Task to complete: Starting at the line containing "if (rst) begin" and ending at the line containing "dy_q <= in_dy;", print every line of the material below exactly, both ends included, and stop there.

Records provided:
[src/rtl/rectify_neighbor_fetch_addr.sv]
// neighbor_addr_gen: linear base address and in-image flags of the 2x2 neighbourhood at (xi, yi)
// ports: xi_i/yi_i signed integer coordinate; base_o = yi*IMG_W+xi truncated; vld_o = {rd, ld, ru, lu}
module neighbor_addr_gen #(
  parameter int IMG_W  = 640,
  parameter int IMG_H  = 480,
  parameter int X_W    = 10,
  parameter int Y_W    = 9,
  parameter int ADDR_W = 19
) (
  input  logic signed [X_W:0]    xi_i,
  input  logic signed [Y_W:0]    yi_i,
  output logic [ADDR_W-1:0]      base_o,
  output logic [3:0]             vld_o
);
  logic signed [31:0] xs, ys;
  logic c0, c1, r0, r1;
  assign xs = 32'(xi_i);
  assign ys = 32'(yi_i);
  assign base_o = ADDR_W'(ys * IMG_W + xs);
  assign c0 = xs >= 0 && xs < IMG_W;
  assign c1 = xs >= -1 && xs < IMG_W - 1;
  assign r0 = ys >= 0 && ys < IMG_H;
  assign r1 = ys >= -1 && ys < IMG_H - 1;
  assign vld_o = {c1 & r1, c0 & r1, c1 & r0, c0 & r0};
endmodule

[src/rtl/rectify_neighbor_fetch.sv]
// rectify_neighbor_fetch: fetches the 2x2 pixel neighbourhood of a source coordinate for bilinear interpolation
// ports: in_* request handshake/coordinate; mem_* single-cycle-latency pixel RAM read; out_*/dx/dy/lu/ru/ld/rd interpolator operands
module rectify_neighbor_fetch import rectify_pkg::*; #(
  parameter int D_width = DEF_D_WIDTH,
  parameter int IMG_W   = DEF_IMG_W,
  parameter int IMG_H   = DEF_IMG_H,
  parameter int X_W     = DEF_X_W,
  parameter int Y_W     = DEF_Y_W,
  parameter int ADDR_W  = DEF_ADDR_W
) (
  input  logic                clk,
  input  logic                rst,
  input  logic                in_valid,
  output logic                in_ready,
  input  logic signed [X_W:0] in_xi,
  input  logic signed [Y_W:0] in_yi,
  input  logic [D_width-1:0]  in_dx,
  input  logic [D_width-1:0]  in_dy,
  output logic                mem_rd_en,
  output logic [ADDR_W-1:0]   mem_addr,
  input  logic [7:0]          mem_rdata,
  output logic                out_valid,
  input  logic                out_ready,
  output logic [D_width-1:0]  dx,
  output logic [D_width-1:0]  dy,
  output logic [7:0]          lu,
  output logic [7:0]          ru,
  output logic [7:0]          ld,
  output logic [7:0]          rd,
  output logic                out_border
);
  state_t state_q, state_d;
  logic [D_width-1:0] dx_q, dy_q;
  logic [ADDR_W-1:0] base_q, base_d;
  logic [3:0] vld_q, vld_d;
  logic [3:0][7:0] px_q;
  logic border_q, accept, rd_slot, cap_en;
  logic [1:0] slot, cap;
  neighbor_addr_gen #(
    .IMG_W(IMG_W), .IMG_H(IMG_H), .X_W(X_W), .Y_W(Y_W), .ADDR_W(ADDR_W)
  ) u_addr (
    .xi_i(in_xi), .yi_i(in_yi), .base_o(base_d), .vld_o(vld_d)
  );
  assign accept = state_q == IDLE && in_valid;
  // slot = neighbour being read now; cap = neighbour whose data returns now
  always_comb begin
    state_d = state_q == IDLE ? (in_valid ? RD_LU : IDLE) :
              state_q == OUT  ? (out_ready ? IDLE : OUT) : state_t'(state_q + 3'd1);
    slot = 2'(state_q - RD_LU);
    cap = 2'(state_q - RD_RU);
    rd_slot = state_q >= RD_LU && state_q <= RD_RD;
    cap_en = state_q >= RD_RU && state_q <= CAP;
    mem_rd_en = rd_slot && vld_q[slot];
    mem_addr = mem_rd_en ? base_q + (slot[1] ? ADDR_W'(IMG_W) : '0) + ADDR_W'(slot[0]) : '0;
  end
  always_ff @(posedge clk or posedge rst) begin
    if (rst) begin
      state_q <= IDLE;
      dx_q <= '0;
      dy_q <= '0;
      base_q <= '0;
      vld_q <= '0;
      px_q <= '0;
      border_q <= 1'b0;
    end else begin
      state_q <= state_d;
      if (accept) begin
        dx_q <= in_dx;
        dy_q <= in_dy;
        base_q <= base_d;
        vld_q <= vld_d;
        border_q <= ~|vld_d;
      end
      if (cap_en) px_q[cap] <= vld_q[cap] ? mem_rdata : 8'd0;
    end
  end
  assign in_ready = state_q == IDLE;
  assign out_valid = state_q == OUT;
  assign dx = dx_q;
  assign dy = dy_q;
  assign lu = px_q[0];
  assign ru = px_q[1];
  assign ld = px_q[2];
  assign rd = px_q[3];
  assign out_border = border_q;
endmodule

[config.mk]
export PLATFORM = sky130hd
export DESIGN_NAME = rectify_neighbor_fetch
export DESIGN_NICKNAME = d
export VERILOG_FILES = /design/src/rtl/rectify_pkg.sv /design/src/rtl/rectify_neighbor_fetch_addr.sv /design/src/rtl/rectify_neighbor_fetch.sv
export SDC_FILE = /design/constraint.sdc
export NUM_CORES = 1
export LEC_CHECK = 0
export BUFFER_PORTS_ARGS = -buffer_cell sky130_fd_sc_hd__buf_2
export CORE_UTILIZATION = 50
export CTS_CLUSTER_SIZE = 25
export DETAILED_ROUTE_END_ITERATION = 10
export PLACE_DENSITY = 0.76
export SYNTH_ARGS = -nofsm -noshare
export SYNTH_HDL_FRONTEND = slang
export SYNTH_SLANG_ARGS = --single-unit
[constraint.sdc]
create_clock -name clk -period 5.05 [get_ports clk]
set_input_delay 1.01 -clock clk [delete_from_list [all_inputs] [get_ports clk]]
set_output_delay 1.01 -clock clk [all_outputs]
set_load 0.05 [all_outputs]
--- config.mk ---
export PLATFORM = sky130hd
export DESIGN_NAME = pipelined_cselect_adder
export DESIGN_NICKNAME = d
export VERILOG_FILES = /design/src/rtl/adder_pkg.sv /design/src/rtl/cselect_stage.sv /design/src/rtl/pipelined_cselect_adder.sv
export SDC_FILE = /design/constraint.sdc
export NUM_CORES = 1
export LEC_CHECK = 0
export ABC_AREA = 0
export CAP_MARGIN = 0
export CORE_ASPECT_RATIO = 0.9
export CORE_UTILIZATION = 60
export CTS_CLUSTER_DIAMETER = 120
export DETAILED_ROUTE_END_ITERATION = 8
export GPL_TIMING_DRIVEN = 0
export PLACE_DENSITY_LB_ADDON = 0.15
export REMOVE_ABC_BUFFERS = 1
export SETUP_SLACK_MARGIN = 0.05
export SYNTH_ARGS = -nofsm -noshare
export SYNTH_HDL_FRONTEND = slang
export SYNTH_SLANG_ARGS = --single-unit
--- constraint.sdc ---
create_clock -name iClk -period 6.6 [get_ports iClk]
set_clock_uncertainty 0.2 [all_clocks]
set_input_delay 1.32 -clock iClk [delete_from_list [all_inputs] [get_ports iClk]]
set_output_delay 1.32 -clock iClk [all_outputs]
set_load 0.05 [all_outputs]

Answer to this exercise:
    if (rst) begin
      state_q <= IDLE;
      dx_q <= '0;
      dy_q <= '0;
      base_q <= '0;
      vld_q <= '0;
      px_q <= '0;
      border_q <= 1'b0;
    end else begin
      state_q <= state_d;
      if (accept) begin
        dx_q <= in_dx;
        dy_q <= in_dy;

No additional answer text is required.